この新機能は、現在、最大20MBのレスポンスサイズ(ソフトリミット)をサポートしており、ストリーミング機能の最大帯域幅スループット制限は16Mbps(2MB/秒)である。現在、レスポンスストリーミングはNode.js SDKでのみネイティブに利用可能だが、他のプログラミング言語をサポートするカスタムLambdaランタイムで実装できる。
制限に注目する開発者もいるが、AmptのCEO兼共同創業者であるJeremy Daly氏は自身のニュースレターで次のように書いている。
Lambda関数がレスポンスを徐々にクライアントに戻してTTFBを削減できるだけでなく、標準の6MBのペイロード制限を超えることが可能になる。
クラウドコンサルタントでAWS Serverless HeroのYan Cui氏は、S3に結果を保存する必要性を回避して、新しいストリーミングレスポンスで大きなオブジェクトを返す方法を記事にしている。
Lambdaでのレスポンスストリーミングは、クラウド空間での最初の選択肢ではない。Vercelは最近、Node.js(Lambda)とEdgeの両方のランタイムでHTTPレスポンスストリーミングのサポートを提供している。

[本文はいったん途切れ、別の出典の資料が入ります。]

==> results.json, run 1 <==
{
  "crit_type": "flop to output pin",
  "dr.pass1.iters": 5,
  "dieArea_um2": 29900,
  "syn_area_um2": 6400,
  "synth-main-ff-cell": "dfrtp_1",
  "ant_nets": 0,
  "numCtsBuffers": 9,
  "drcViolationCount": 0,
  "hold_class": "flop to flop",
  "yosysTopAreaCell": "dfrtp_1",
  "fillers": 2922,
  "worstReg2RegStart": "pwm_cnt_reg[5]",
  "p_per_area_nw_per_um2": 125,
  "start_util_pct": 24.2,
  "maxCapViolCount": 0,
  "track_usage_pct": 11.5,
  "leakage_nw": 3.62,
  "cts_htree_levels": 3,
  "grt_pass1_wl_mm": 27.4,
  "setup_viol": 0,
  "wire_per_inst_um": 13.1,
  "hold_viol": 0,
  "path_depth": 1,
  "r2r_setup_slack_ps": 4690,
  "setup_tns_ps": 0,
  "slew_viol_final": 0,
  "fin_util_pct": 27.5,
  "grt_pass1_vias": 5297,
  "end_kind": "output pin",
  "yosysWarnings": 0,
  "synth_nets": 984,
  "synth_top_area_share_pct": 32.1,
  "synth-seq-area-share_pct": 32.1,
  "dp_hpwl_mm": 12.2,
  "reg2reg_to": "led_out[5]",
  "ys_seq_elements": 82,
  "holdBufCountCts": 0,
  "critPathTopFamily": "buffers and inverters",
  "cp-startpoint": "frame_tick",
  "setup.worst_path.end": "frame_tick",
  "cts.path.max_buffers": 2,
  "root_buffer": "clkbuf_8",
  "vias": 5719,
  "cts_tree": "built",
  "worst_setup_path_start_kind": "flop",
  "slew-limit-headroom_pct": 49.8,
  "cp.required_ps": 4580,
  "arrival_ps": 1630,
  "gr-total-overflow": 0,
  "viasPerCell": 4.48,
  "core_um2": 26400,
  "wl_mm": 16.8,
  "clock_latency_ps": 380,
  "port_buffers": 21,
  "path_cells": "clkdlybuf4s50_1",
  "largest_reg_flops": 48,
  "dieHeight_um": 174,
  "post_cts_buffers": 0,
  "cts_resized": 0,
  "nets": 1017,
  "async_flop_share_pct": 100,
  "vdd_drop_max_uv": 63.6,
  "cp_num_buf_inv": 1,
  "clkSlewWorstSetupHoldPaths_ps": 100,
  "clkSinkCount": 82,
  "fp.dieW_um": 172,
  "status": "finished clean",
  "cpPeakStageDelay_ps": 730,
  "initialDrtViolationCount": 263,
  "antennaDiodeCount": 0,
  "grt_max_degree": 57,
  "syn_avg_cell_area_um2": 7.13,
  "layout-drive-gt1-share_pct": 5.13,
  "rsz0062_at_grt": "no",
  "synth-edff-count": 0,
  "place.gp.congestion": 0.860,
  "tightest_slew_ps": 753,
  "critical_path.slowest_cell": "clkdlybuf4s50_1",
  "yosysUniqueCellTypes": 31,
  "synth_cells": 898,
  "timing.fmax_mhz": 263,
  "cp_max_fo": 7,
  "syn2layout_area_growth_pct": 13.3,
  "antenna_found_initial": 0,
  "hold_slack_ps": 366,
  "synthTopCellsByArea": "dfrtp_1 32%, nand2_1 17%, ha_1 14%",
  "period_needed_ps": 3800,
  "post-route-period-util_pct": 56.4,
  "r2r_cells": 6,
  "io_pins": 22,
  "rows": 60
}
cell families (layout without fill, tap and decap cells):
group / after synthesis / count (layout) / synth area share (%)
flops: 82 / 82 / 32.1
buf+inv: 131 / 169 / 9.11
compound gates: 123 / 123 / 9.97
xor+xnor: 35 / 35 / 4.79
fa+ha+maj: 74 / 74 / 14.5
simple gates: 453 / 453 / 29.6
==> src/rtl/exec_ctrl_unit.sv <==
// Execute-stage control: resolves writeback, branch/jump redirect and load/store access.
// Optional macro EXEC_CTRL_MEM_TIMEOUT_EN bounds the wait for mem_ack_i to MEM_TIMEOUT cycles.
module exec_ctrl_unit #(
  parameter int XLEN        = 32,
  parameter int MEM_TIMEOUT = 15
) (
  input  logic              clk_i,
  input  logic              rst_i,
  input  logic              in_valid_i,
  output logic              in_ready_o,
  input  logic [6:0]        opcode_i,
  input  logic [2:0]        funct3_i,
  input  logic [XLEN-1:0]   rs1_data_i,
  input  logic [XLEN-1:0]   rs2_data_i,
  input  logic [XLEN-1:0]   imm_i,
  input  logic [XLEN-1:0]   pc_i,
  input  logic [XLEN-1:0]   alu_result_i,
  output logic              mem_req_o,
  output logic              mem_we_o,
  output logic [XLEN-1:0]   mem_addr_o,
  output logic [XLEN-1:0]   mem_wdata_o,
  output logic [XLEN/8-1:0] mem_wstrb_o,
  input  logic [XLEN-1:0]   mem_rdata_i,
  input  logic              mem_ack_i,
  output logic              out_valid_o,
  output logic              rd_wr_en_o,
  output logic [XLEN-1:0]   rd_data_o,
  output logic              jump_en_o,
  output logic [XLEN-1:0]   jump_addr_o,
  output logic              err_o
);
  // state  | meaning
  // IDLE   | ready for the next instruction
  // EXEC   | decode latched fields, emit result or launch memory access
  // MEM    | memory request outstanding, waiting for ack

  localparam int NB   = XLEN / 8;
  localparam int OFFW = $clog2(NB);

  localparam logic [6:0] OP_R     = 7'b0110011;
  localparam logic [6:0] OP_I     = 7'b0010011;
  localparam logic [6:0] OP_LUI   = 7'b0110111;
  localparam logic [6:0] OP_AUIPC = 7'b0010111;
  localparam logic [6:0] OP_JAL   = 7'b1101111;
  localparam logic [6:0] OP_JALR  = 7'b1100111;
  localparam logic [6:0] OP_BR    = 7'b1100011;
  localparam logic [6:0] OP_LOAD  = 7'b0000011;
  localparam logic [6:0] OP_STORE = 7'b0100011;

  typedef enum logic [1:0] {S_IDLE, S_EXEC, S_MEM} state_t;

  state_t            state_q;
  logic [6:0]        op_q;
  logic [2:0]        f3_q;
  logic [XLEN-1:0]   rs1_q, rs2_q, imm_q, pc_q, alu_q;

  logic              in_ready_q, mem_req_q, mem_we_q, out_valid_q;
  logic              rd_wr_en_q, jump_en_q, err_q;
  logic [XLEN-1:0]   mem_addr_q, mem_wdata_q, rd_data_q, jump_addr_q;
  logic [NB-1:0]     mem_wstrb_q;

`ifdef EXEC_CTRL_MEM_TIMEOUT_EN
  localparam int CW = $clog2(MEM_TIMEOUT + 1);
  logic [CW-1:0]     cnt_q;
`endif

  logic [XLEN-1:0]   eff_addr, pc_imm, pc_4;
  logic [1:0]        size;
  logic              misaligned, ld_legal, st_legal, br_taken;
  logic              is_mem_d, we_d, rd_we_d, jump_en_d, err_d;
  logic [XLEN-1:0]   rd_data_d, jump_addr_d, wdata_d, load_data_d;
  logic [NB-1:0]     wstrb_d;

  assign eff_addr = rs1_q + imm_q;
  assign pc_imm   = pc_q + imm_q;
  assign pc_4     = pc_q + XLEN'(4);
  assign size     = f3_q[1:0];

  function automatic logic [XLEN-1:0] extend(input logic [XLEN-1:0] v, input int w,
                                             input logic sgn);
    logic [XLEN-1:0] t;
    int              sh;
    sh = XLEN - w;
    t  = v << sh;
    return sgn ? XLEN'($signed(t) >>> sh) : (t >> sh);
  endfunction

  always_comb begin
    misaligned = 1'b0;
    case (size)
      2'd0:    misaligned = 1'b0;
      2'd1:    misaligned = eff_addr[0];
      2'd2:    misaligned = |eff_addr[1:0];
      default: misaligned = |eff_addr[2:0];
    endcase

    ld_legal = 1'b0;
    case (f3_q)
      3'b000, 3'b001, 3'b010, 3'b100, 3'b101: ld_legal = 1'b1;
      3'b011, 3'b110:                         ld_legal = (XLEN == 64);
      default:                                ld_legal = 1'b0;
    endcase

    st_legal = 1'b0;
    case (f3_q)
      3'b000, 3'b001, 3'b010: st_legal = 1'b1;
      3'b011:                 st_legal = (XLEN == 64);
      default:                st_legal = 1'b0;
    endcase

    // lanes carry the store value replicated so any byte offset sees it
    wdata_d = '0;
    for (int b = 0; b < NB; b++) begin
      case (size)
        2'd0:    wdata_d[b*8 +: 8] = rs2_q[7:0];
        2'd1:    wdata_d[b*8 +: 8] = rs2_q[(b % 2)*8 +: 8];
        2'd2:    wdata_d[b*8 +: 8] = rs2_q[(b % 4)*8 +: 8];
        default: wdata_d[b*8 +: 8] = rs2_q[b*8 +: 8];
      endcase
    end

    wstrb_d = '0;
    case (size)
      2'd0:    wstrb_d = NB'(1);
      2'd1:    wstrb_d = NB'(3);
      2'd2:    wstrb_d = NB'(15);
      default: wstrb_d = '1;
    endcase
    wstrb_d = wstrb_d << eff_addr[OFFW-1:0];
  end

  always_comb begin
    br_taken    = 1'b0;
    is_mem_d    = 1'b0;
    we_d        = 1'b0;
    rd_we_d     = 1'b0;
    rd_data_d   = '0;
    jump_en_d   = 1'b0;
    jump_addr_d = '0;
    err_d       = 1'b0;
    case (op_q)
      OP_R, OP_I: begin
        rd_we_d   = 1'b1;
        rd_data_d = alu_q;
      end
      OP_LUI: begin
        rd_we_d   = 1'b1;
        rd_data_d = imm_q;
      end
      OP_AUIPC: begin
        rd_we_d   = 1'b1;
        rd_data_d = pc_imm;
      end
      OP_JAL: begin
        rd_we_d     = 1'b1;
        rd_data_d   = pc_4;
        jump_en_d   = 1'b1;
        jump_addr_d = pc_imm;
      end
      OP_JALR: begin
        if (f3_q != 3'b000) err_d = 1'b1;
        else begin
          rd_we_d     = 1'b1;
          rd_data_d   = pc_4;
          jump_en_d   = 1'b1;
          jump_addr_d = {eff_addr[XLEN-1:1], 1'b0};
        end
      end
      OP_BR: begin
        case (f3_q)
          3'b000:  br_taken = (rs1_q == rs2_q);
          3'b001:  br_taken = (rs1_q != rs2_q);
          3'b100:  br_taken = ($signed(rs1_q) <  $signed(rs2_q));
          3'b101:  br_taken = ($signed(rs1_q) >= $signed(rs2_q));
          3'b110:  br_taken = (rs1_q <  rs2_q);
          3'b111:  br_taken = (rs1_q >= rs2_q);
          default: err_d    = 1'b1;
        endcase
        jump_en_d   = br_taken;
        jump_addr_d = br_taken ? pc_imm : '0;
      end
      OP_LOAD: begin
        if (!ld_legal || misaligned) err_d = 1'b1;
        else is_mem_d = 1'b1;
      end
      OP_STORE: begin
        if (!st_legal || misaligned) err_d = 1'b1;
        else begin
          is_mem_d = 1'b1;
          we_d     = 1'b1;
        end
      end
      default: err_d = 1'b1;
    endcase
  end

  always_comb begin
    logic [XLEN-1:0] shifted;
    shifted     = mem_rdata_i >> {mem_addr_q[OFFW-1:0], 3'b000};
    load_data_d = '0;
    case (size)
      2'd0:    load_data_d = extend(shifted, 8,  ~f3_q[2]);
      2'd1:    load_data_d = extend(shifted, 16, ~f3_q[2]);
      2'd2:    load_data_d = extend(shifted, 32, ~f3_q[2]);
      default: load_data_d = shifted;
    endcase
  end

  always_ff @(posedge clk_i) begin
    if (rst_i) begin
      state_q     <= S_IDLE;
      op_q        <= '0;
      f3_q        <= '0;
      rs1_q       <= '0;
      rs2_q       <= '0;
      imm_q       <= '0;
      pc_q        <= '0;
      alu_q       <= '0;
      in_ready_q  <= 1'b1;
      mem_req_q   <= 1'b0;
      mem_we_q    <= 1'b0;
      mem_addr_q  <= '0;
      mem_wdata_q <= '0;
      mem_wstrb_q <= '0;
      out_valid_q <= 1'b0;
      rd_wr_en_q  <= 1'b0;
      rd_data_q   <= '0;
      jump_en_q   <= 1'b0;
      jump_addr_q <= '0;
      err_q       <= 1'b0;
`ifdef EXEC_CTRL_MEM_TIMEOUT_EN
      cnt_q       <= '0;
`endif
    end else begin
      out_valid_q <= 1'b0;
      rd_wr_en_q  <= 1'b0;
      jump_en_q   <= 1'b0;
      err_q       <= 1'b0;
      case (state_q)
        S_IDLE: begin
          if (in_valid_i) begin
            op_q       <= opcode_i;
            f3_q       <= funct3_i;
            rs1_q      <= rs1_data_i;
            rs2_q      <= rs2_data_i;
            imm_q      <= imm_i;
            pc_q       <= pc_i;
            alu_q      <= alu_result_i;
            in_ready_q <= 1'b0;
            state_q    <= S_EXEC;
          end
        end
        S_EXEC: begin
          if (is_mem_d) begin
            mem_req_q   <= 1'b1;
            mem_we_q    <= we_d;
            mem_addr_q  <= eff_addr;
            mem_wdata_q <= we_d ? wdata_d : '0;
            mem_wstrb_q <= we_d ? wstrb_d : '0;
            state_q     <= S_MEM;
`ifdef EXEC_CTRL_MEM_TIMEOUT_EN
            cnt_q       <= '0;
`endif
          end else begin
            out_valid_q <= 1'b1;
            rd_wr_en_q  <= rd_we_d;
            rd_data_q   <= rd_data_d;
            jump_en_q   <= jump_en_d;
            jump_addr_q <= jump_addr_d;
            err_q       <= err_d;
            in_ready_q  <= 1'b1;
            state_q     <= S_IDLE;
          end
        end
        S_MEM: begin
          if (mem_ack_i) begin
            mem_req_q   <= 1'b0;
            mem_we_q    <= 1'b0;
            out_valid_q <= 1'b1;
            rd_wr_en_q  <= ~mem_we_q;
            rd_data_q   <= mem_we_q ? '0 : load_data_d;
            jump_addr_q <= '0;
            in_ready_q  <= 1'b1;
            state_q     <= S_IDLE;
          end
`ifdef EXEC_CTRL_MEM_TIMEOUT_EN
          else if (cnt_q == CW'(MEM_TIMEOUT - 1)) begin
            mem_req_q   <= 1'b0;
            mem_we_q    <= 1'b0;
            out_valid_q <= 1'b1;
            err_q       <= 1'b1;
            rd_data_q   <= '0;
            jump_addr_q <= '0;
            in_ready_q  <= 1'b1;
            state_q     <= S_IDLE;
          end else begin
            cnt_q <= cnt_q + CW'(1);
          end
`endif
        end
        default: begin
          in_ready_q <= 1'b1;
          state_q    <= S_IDLE;
        end
      endcase
    end
  end

  assign in_ready_o  = in_ready_q;
  assign mem_req_o   = mem_req_q;
  assign mem_we_o    = mem_we_q;
  assign mem_addr_o  = mem_addr_q;
  assign mem_wdata_o = mem_wdata_q;
  assign mem_wstrb_o = mem_wstrb_q;
  assign out_valid_o = out_valid_q;
  assign rd_wr_en_o  = rd_wr_en_q;
  assign rd_data_o   = rd_data_q;
  assign jump_en_o   = jump_en_q;
  assign jump_addr_o = jump_addr_q;
  assign err_o       = err_q;

endmodule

AWSは、Serverless Patterns CollectionでLambdaストリーミングアプリケーションの例を公開しており、これらはリソースの構築とデプロイにAWS SAMをサポートするアプリケーションとなっている。レスポンスのストリーミングは、ネットワーク転送のためにLambdaのコストが増加するが、現在AWSの無料枠にはリクエストごとに最初の6MBを超えると、月あたり100GiBのHTTPレスポンスストリーミングが含まれている。